GM Korea had an optimistic start to the year. The Detroit automaker’s arm in the world’s 10th-largest car marketgleefully predicted in February that 2017 would be a record year for sales. They aimed to capture a 10% market share of Korea’s auto market, selling 14,000 more vehicles than in 2016.
Instead, sales figures for October indicate a 54% drop from the previous year. Sales are down this year overall by 24%. The situation is so dire that community leaders, fearing job losses of up to 16,000, have formed coalitions like the “Citizens Movement for Purchasing Chevrolet” and have organized guerilla advertising campaigns to encourage folks to buy GM Korea products.
Thanks to the slump, rumors now abound that GM will exit South Korea altogether. The appointment by GM Korea of a so-called “restructuring specialist,” falling sales and the selling off of other major global subsidiaries are all pushing insiders to speculate that GM’s Korean subsidiary will soon go kaput.
This possible exit isn’t an isolated event among American automakers. Across the board, they’re increasingly focused on China and the United States, the world’s two-largest auto markets.
All in on China
GM has slashed its global presence this year after a slew of failed attempts to enter growing markets. Though India is set to become the world’s third-largest auto market soon, GM announced in May that it will stop manufacturing cars for domestic consumption there. It pulled in less than 1% of sales in India this year despite a 20-year presence. GM will also stop selling in South Africa after five years of falling sales.
General Motors sold its European subsidiary Opel/Vauxhall to Groupe PSA, a Paris-based automaker, in March. It previously sold Chevrolet-branded vehicles in Europe before phasing them out in 2013.

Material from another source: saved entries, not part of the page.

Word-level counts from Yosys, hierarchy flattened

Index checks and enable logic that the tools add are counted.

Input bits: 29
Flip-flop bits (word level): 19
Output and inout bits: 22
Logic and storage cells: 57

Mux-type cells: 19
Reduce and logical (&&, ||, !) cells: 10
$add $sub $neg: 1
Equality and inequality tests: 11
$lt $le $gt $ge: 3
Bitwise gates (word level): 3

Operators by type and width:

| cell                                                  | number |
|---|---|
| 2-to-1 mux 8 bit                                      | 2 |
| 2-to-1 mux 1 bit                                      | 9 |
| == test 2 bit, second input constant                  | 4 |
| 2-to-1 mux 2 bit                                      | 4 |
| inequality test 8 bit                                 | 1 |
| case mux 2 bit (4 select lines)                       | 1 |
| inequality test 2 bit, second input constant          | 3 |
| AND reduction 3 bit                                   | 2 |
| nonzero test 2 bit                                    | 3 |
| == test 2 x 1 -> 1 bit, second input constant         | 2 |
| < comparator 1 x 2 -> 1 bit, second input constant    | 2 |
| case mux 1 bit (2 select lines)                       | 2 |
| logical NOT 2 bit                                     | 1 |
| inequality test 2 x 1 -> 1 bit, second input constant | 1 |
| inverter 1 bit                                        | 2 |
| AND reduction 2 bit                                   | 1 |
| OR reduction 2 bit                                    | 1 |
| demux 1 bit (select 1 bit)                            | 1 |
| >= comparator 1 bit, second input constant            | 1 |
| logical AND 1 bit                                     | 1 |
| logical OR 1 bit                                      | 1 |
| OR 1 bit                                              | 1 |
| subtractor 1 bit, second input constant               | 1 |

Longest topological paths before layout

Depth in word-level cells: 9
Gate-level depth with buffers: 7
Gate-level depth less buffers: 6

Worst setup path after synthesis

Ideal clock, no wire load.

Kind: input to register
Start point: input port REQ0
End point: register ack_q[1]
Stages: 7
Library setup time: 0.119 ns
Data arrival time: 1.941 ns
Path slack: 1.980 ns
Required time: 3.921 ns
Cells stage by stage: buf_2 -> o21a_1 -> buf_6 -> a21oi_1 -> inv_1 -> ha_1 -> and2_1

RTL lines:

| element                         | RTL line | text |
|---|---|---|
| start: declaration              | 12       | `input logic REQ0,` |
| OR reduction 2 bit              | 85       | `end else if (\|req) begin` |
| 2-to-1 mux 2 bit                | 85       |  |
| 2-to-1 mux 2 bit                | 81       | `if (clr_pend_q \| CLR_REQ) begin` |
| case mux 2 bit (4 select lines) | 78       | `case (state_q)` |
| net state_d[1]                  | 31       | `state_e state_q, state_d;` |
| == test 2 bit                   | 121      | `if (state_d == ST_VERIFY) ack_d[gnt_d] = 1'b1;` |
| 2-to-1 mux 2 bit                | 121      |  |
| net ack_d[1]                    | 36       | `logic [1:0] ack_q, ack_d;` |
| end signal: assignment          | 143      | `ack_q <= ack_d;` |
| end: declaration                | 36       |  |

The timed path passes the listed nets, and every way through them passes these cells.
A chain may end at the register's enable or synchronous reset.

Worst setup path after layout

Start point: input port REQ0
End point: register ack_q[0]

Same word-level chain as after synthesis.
<file path="config.mk">
export PLATFORM = sky130hd
export DESIGN_NAME = id_ex_stage
export DESIGN_NICKNAME = d
export VERILOG_FILES = /design/src/rtl/pipeline_pkg.sv /design/src/rtl/hazard_detect.sv /design/src/rtl/id_ex_stage.sv
export SDC_FILE = /design/constraint.sdc
export NUM_CORES = 1
export LEC_CHECK = 0
export CORE_AREA = 4 4 160 162
export CTS_CLUSTER_DIAMETER = 40
export DETAILED_ROUTE_END_ITERATION = 8
export DIE_AREA = 0 0 164 166
export PLACE_DENSITY = 0.68
export SLEW_MARGIN = 15
export SYNTH_ARGS = -nofsm -noshare
export SYNTH_HDL_FRONTEND = slang
export SYNTH_SLANG_ARGS = --single-unit
</file>
<file path="constraint.sdc">
create_clock -name clk -period 6.6 [get_ports clk]
set_input_delay 1.32 -clock clk [delete_from_list [all_inputs] [get_ports clk]]
set_output_delay 1.32 -clock clk [all_outputs]
set_load 0.02 [all_outputs]
</file>
<file path="src/rtl/pipeline_pkg.sv">
// Shared definitions for the 5-stage MIPS pipeline: control bundle layout and field encodings.
// Latency: none (package only; types, constants and one pure helper function).
// Backpressure: none (no logic of its own).
// Shared by the decoder, the ID/EX register and the hazard logic.
package pipeline_pkg;

  // Control bundle, MSB first:
  // {RegWrite, MemRead, MemWrite, MemtoReg[1:0], RegDst[1:0], ALUSrcA, ALUSrcB, ALUOp[2:0], Branch[2:0]}
  localparam int CTRL_W          = 15;
  localparam int CTRL_REG_WRITE  = 14;
  localparam int CTRL_MEM_READ   = 13;
  localparam int CTRL_MEM_WRITE  = 12;
  localparam int CTRL_MEMTOREG_L = 10;
  localparam int CTRL_REGDST_L   = 8;
  localparam int CTRL_ALUSRC_A   = 7;
  localparam int CTRL_ALUSRC_B   = 6;
  localparam int CTRL_ALUOP_L    = 3;
  localparam int CTRL_BRANCH_L   = 0;

  // Destination register select
  typedef enum logic [1:0] {
    REGDST_RT   = 2'b00,
    REGDST_RD   = 2'b01,
    REGDST_RA   = 2'b10,
    REGDST_NONE = 2'b11
  } regDst_e;

  // Write-back source select
  typedef enum logic [1:0] {
    MTR_ALU = 2'b00,
    MTR_MEM = 2'b01,
    MTR_PC4 = 2'b10,
    MTR_IMM = 2'b11
  } memtoReg_e;

  // ALU operation class handed to the ALU control
  typedef enum logic [2:0] {
    ALUOP_ADD   = 3'b000,
    ALUOP_SUB   = 3'b001,
    ALUOP_FUNCT = 3'b010,
    ALUOP_AND   = 3'b011,
    ALUOP_OR    = 3'b100,
    ALUOP_SLT   = 3'b101,
    ALUOP_LUI   = 3'b110,
    ALUOP_XOR   = 3'b111
  } aluOp_e;

  // Branch / jump kind resolved in EX
  typedef enum logic [2:0] {
    BR_NONE = 3'b000,
    BR_BEQ  = 3'b001,
    BR_BNE  = 3'b010,
    BR_BLEZ = 3'b011,
    BR_BGTZ = 3'b100,
    BR_J    = 3'b101,
    BR_JAL  = 3'b110,
    BR_JR   = 3'b111
  } branch_e;

  // Opcodes
  localparam logic [5:0] OP_RTYPE = 6'h00;
  localparam logic [5:0] OP_J     = 6'h02;
  localparam logic [5:0] OP_JAL   = 6'h03;
  localparam logic [5:0] OP_BEQ   = 6'h04;
  localparam logic [5:0] OP_BNE   = 6'h05;
  localparam logic [5:0] OP_BLEZ  = 6'h06;
  localparam logic [5:0] OP_BGTZ  = 6'h07;
  localparam logic [5:0] OP_ADDI  = 6'h08;
  localparam logic [5:0] OP_ADDIU = 6'h09;
  localparam logic [5:0] OP_SLTI  = 6'h0A;
  localparam logic [5:0] OP_ANDI  = 6'h0C;
  localparam logic [5:0] OP_ORI   = 6'h0D;
  localparam logic [5:0] OP_XORI  = 6'h0E;
  localparam logic [5:0] OP_LUI   = 6'h0F;
  localparam logic [5:0] OP_LW    = 6'h23;
  localparam logic [5:0] OP_SW    = 6'h2B;

  // R-type funct codes
  localparam logic [5:0] FN_SLL  = 6'h00;
  localparam logic [5:0] FN_SRL  = 6'h02;
  localparam logic [5:0] FN_SRA  = 6'h03;
  localparam logic [5:0] FN_JR   = 6'h08;
  localparam logic [5:0] FN_JALR = 6'h09;
  localparam logic [5:0] FN_ADD  = 6'h20;
  localparam logic [5:0] FN_ADDU = 6'h21;
  localparam logic [5:0] FN_SUB  = 6'h22;
  localparam logic [5:0] FN_SUBU = 6'h23;
  localparam logic [5:0] FN_AND  = 6'h24;
  localparam logic [5:0] FN_OR   = 6'h25;
  localparam logic [5:0] FN_XOR  = 6'h26;
  localparam logic [5:0] FN_NOR  = 6'h27;
  localparam logic [5:0] FN_SLT  = 6'h2A;

  localparam logic [4:0] REG_ZERO = 5'd0;
  localparam logic [4:0] REG_RA   = 5'd31;

  // Architectural destination of an instruction from its RegDst select.
  // REGDST_NONE maps to $0, which is never a hazard source.
  function automatic logic [4:0] selectDst(input logic [1:0] regDst,
                                           input logic [4:0] rt,
                                           input logic [4:0] rd);
    logic [4:0] dst;
    case (regDst)
      REGDST_RT: dst = rt;
      REGDST_RD: dst = rd;
      REGDST_RA: dst = REG_RA;
      default:   dst = REG_ZERO;
    endcase
    return dst;
  endfunction

endpackage

</file>
<file path="src/rtl/hazard_detect.sv">
// Load-use and jr/jalr read-after-write hazard detection for the ID stage.
// Latency: purely combinational, stall valid in the same cycle as its inputs.
// Backpressure: stall holds PC and IF/ID; a taken branch in EX overrides it to 0.
// Ports: rstN (async reset, forces stall low), EX-slot control/register fields,
//        ID source fields, taken-branch flag, MEM load flag/destination; output stall.
module hazard_detect
  import pipeline_pkg::*;
(
  input  logic       rstN,
  input  logic       exRegWrite,
  input  logic       exMemRead,
  input  logic [1:0] exRegDst,
  input  logic       exValid,
  input  logic [4:0] exRt,
  input  logic [4:0] exRd,
  input  logic       idValid,
  input  logic [4:0] idRs,
  input  logic [4:0] idRt,
  input  logic       idUsesRt,
  input  logic       idIsJr,
  input  logic       branchTaken,
  input  logic       memMemRead,
  input  logic [4:0] memDst,
  output logic       stall
);

  logic [4:0] exDst;
  logic       loadUse;
  logic       jrFromEx;
  logic       jrFromMem;
  logic       jrHazard;

  always_comb begin
    exDst = selectDst(exRegDst, exRt, exRd);

    // lw in EX feeding either source of the ID instruction; data only
    // becomes forwardable after MEM, so one bubble is required.
    loadUse = exMemRead && exValid && (exRt != REG_ZERO) &&
              ((exRt == idRs) || (idUsesRt && (exRt == idRt)));

    // jr/jalr read their target in ID, ahead of the normal forwarding
    // point: any writer in EX, or a load still in MEM, must drain first.
    jrFromEx  = exRegWrite && exValid && (exDst == idRs);
    jrFromMem = memMemRead && (memDst == idRs);
    jrHazard  = idIsJr && (idRs != REG_ZERO) && (jrFromEx || jrFromMem);

    // A taken branch makes the ID instruction wrong-path, so it never stalls.
    stall = rstN && idValid && !branchTaken && (loadUse || jrHazard);
  end

endmodule

</file>
<file path="src/rtl/id_ex_stage.sv">
// ID/EX pipeline register with bubble insertion, branch flush and saturating event counters.
// Latency: 1 cycle from ID inputs to EX outputs; stall is combinational.
// Backpressure: stall=1 freezes PC and IF/ID and injects a NOP into EX; flush beats stall.
// Ports: clk/rst_n; id_* decoder bundle and datapath fields; ex_branch_taken; mem_mem_read/mem_dst;
//        ex_* registered outputs; stall; stall_count/flush_count.
module id_ex_stage
  import pipeline_pkg::*;
#(
  parameter int DW = 32,
  parameter int CW = CTRL_W
) (
  input  logic          clk,
  input  logic          rst_n,
  input  logic [CW-1:0] id_ctrl,
  input  logic          id_valid,
  input  logic [DW-1:0] id_pc4,
  input  logic [DW-1:0] id_rs_data,
  input  logic [DW-1:0] id_rt_data,
  input  logic [DW-1:0] id_imm,
  input  logic [4:0]    id_rs,
  input  logic [4:0]    id_rt,
  input  logic [4:0]    id_rd,
  input  logic [4:0]    id_shamt,
  input  logic [5:0]    id_funct,
  input  logic          id_uses_rt,
  input  logic          id_is_jr,
  input  logic          ex_branch_taken,
  input  logic          mem_mem_read,
  input  logic [4:0]    mem_dst,
  output logic [CW-1:0] ex_ctrl,
  output logic          ex_valid,
  output logic [DW-1:0] ex_pc4,
  output logic [DW-1:0] ex_rs_data,
  output logic [DW-1:0] ex_rt_data,
  output logic [DW-1:0] ex_imm,
  output logic [4:0]    ex_rs,
  output logic [4:0]    ex_rt,
  output logic [4:0]    ex_rd,
  output logic [4:0]    ex_shamt,
  output logic [5:0]    ex_funct,
  output logic          stall,
  output logic [DW-1:0] stall_count,
  output logic [DW-1:0] flush_count
);

  localparam logic [DW-1:0] CNT_ONE = {{(DW-1){1'b0}}, 1'b1};
  localparam logic [DW-1:0] CNT_MAX = {DW{1'b1}};

  logic killSlot;

  hazard_detect uHazard (
    .rstN        (rst_n),
    .exRegWrite  (ex_ctrl[CTRL_REG_WRITE]),
    .exMemRead   (ex_ctrl[CTRL_MEM_READ]),
    .exRegDst    (ex_ctrl[CTRL_REGDST_L +: 2]),
    .exValid     (ex_valid),
    .exRt        (ex_rt),
    .exRd        (ex_rd),
    .idValid     (id_valid),
    .idRs        (id_rs),
    .idRt        (id_rt),
    .idUsesRt    (id_uses_rt),
    .idIsJr      (id_is_jr),
    .branchTaken (ex_branch_taken),
    .memMemRead  (mem_mem_read),
    .memDst      (mem_dst),
    .stall       (stall)
  );

  // Flush and bubble both turn the EX slot into a NOP; stall is already
  // forced low by a taken branch, so the OR keeps flush as top priority.
  assign killSlot = ex_branch_taken || stall;

  // Control and valid: the only fields that distinguish a NOP.
  always_ff @(posedge clk or negedge rst_n) begin
    if (!rst_n) begin
      ex_ctrl  <= '0;
      ex_valid <= 1'b0;
    end else if (killSlot) begin
      ex_ctrl  <= '0;
      ex_valid <= 1'b0;
    end else begin
      ex_ctrl  <= id_ctrl;
      ex_valid <= id_valid;
    end
  end

  // Datapath fields load unconditionally; a killed slot carries harmless
  // data because its control is zero.
  always_ff @(posedge clk or negedge rst_n) begin
    if (!rst_n) begin
      ex_pc4     <= '0;
      ex_rs_data <= '0;
      ex_rt_data <= '0;
      ex_imm     <= '0;
      ex_rs      <= '0;
      ex_rt      <= '0;
      ex_rd      <= '0;
      ex_shamt   <= '0;
      ex_funct   <= '0;
    end else begin
      ex_pc4     <= id_pc4;
      ex_rs_data <= id_rs_data;
      ex_rt_data <= id_rt_data;
      ex_imm     <= id_imm;
      ex_rs      <= id_rs;
      ex_rt      <= id_rt;
      ex_rd      <= id_rd;
      ex_shamt   <= id_shamt;
      ex_funct   <= id_funct;
    end
  end

  // Event counters stick at all-ones rather than wrapping.
  always_ff @(posedge clk or negedge rst_n) begin
    if (!rst_n) begin
      stall_count <= '0;
      flush_count <= '0;
    end else begin
      if (stall && (stall_count != CNT_MAX)) begin
        stall_count <= stall_count + CNT_ONE;
      end
      if (ex_branch_taken && (flush_count != CNT_MAX)) begin
        flush_count <= flush_count + CNT_ONE;
      end
    end
  end

endmodule

</file>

Ford Motor Co. has a smaller global presence than GM, but it’s faced similar pressures in some markets. Ford has had 16 consecutive quarters of loss in South American markets, and experts say they may pull out. On the other hand, Europeans are apparently rabid for Ford crossovers and SUVs; those vehicles sales were up 28.5% last month. Ford is accordingly investing $885 million in a Spanish plant to produce more SUVs.
Across the board, though, American automakers are most eager to break into the Chinese market. They’re having some considerable successes, too. Sales of Fiat Chrysler’s Jeep, through a joint venture with a local Chinese firm, tripled in 2016.
While GM clearly struggled in India, South Africa and Europe, it has actually had consecutive record-breaking sales the past three years. China is largely to thank here; GM sold 3.9 million cars there last year, and China has been GM’s top market for five years.
Finally, the interest in selling to China is clearest in the automakers’ push to develop electric cars. General Motors is selling a tiny $5,300 electric car in China, and Ford announced a $765 million joint venture this month to produce electric cars with a local Chinese firm.
Analysts disagree on if GM Korea will shut down
The closure of GM Korea isn’t simply due to a shaky domestic market. Indeed, GM’s four factories in South Korea have exported more than 1 million cars for 120 countries. That massive production for a global market appears to be integral to GM Korea’s downfall. As GM scales back globally, GM Korea’s internationally-focused factories may become superfluous.
After GM sold its European subsidiary Opel/Vauxhall to French automaker PSA, PSA announced that it would produce GM vehicles in Europe rather than Korea, as GM had done. This came as another blow to the beleaguered Korean subsidiary. At 130,000 vehicles, Opel vehicles accounted for 22% of GM Korea’s total sales volume last year, according to local outlet Business Korea.
Haeho Park, a spokesperson for GM Korea, wrote in an email that he had no comment concerning the Opel pullout “as the announcement didn’t include any specific plan of vehicle supply from Korea. We are focused on turning around our business and it is our hope to develop a sustainable future for GM Korea.”
Combined with falling domestic sales, some analysts are certain that the Opel pullout means GM will shutter its Korean operations. “GM Korea’s factory operation rate will inevitably decline and the company will end up facing pressure to downsize,” one expert told The Chosun Ilbo on Nov. 14.
“We believe that GM is highly likely to withdraw from the South Korean market. GM Korea is suffering from big losses for the last few years, losing its market share to imported brands,” another unnamed analyst told the Nikkei Asian Review in Sept. “There is no reason that the company keeps its business here.”
Other experts say GM might retain its Korean operations due to the research and production infrastructure already in place there. “It would mean that GM would lose a strong R&D center for compact cars,” wrote Seoul National University professor Wujin Chu in an email interview. “Overall, I feel GM’s exit is a lose-lose situation for both parties.”
Jaewon An, a research fellow at the Labor Research Center of the Korean Metal Workers’ Union, said in an interview that he believes GM won’t stop production altogether, but will reduce its level of output.
Regardless, locals are frustrated and scared by these rumors. An estimated 300,000 jobs are tied in GM Korea’s fate. “If GM were to suddenly stop production here, there would be a big sense of betrayal,” An said.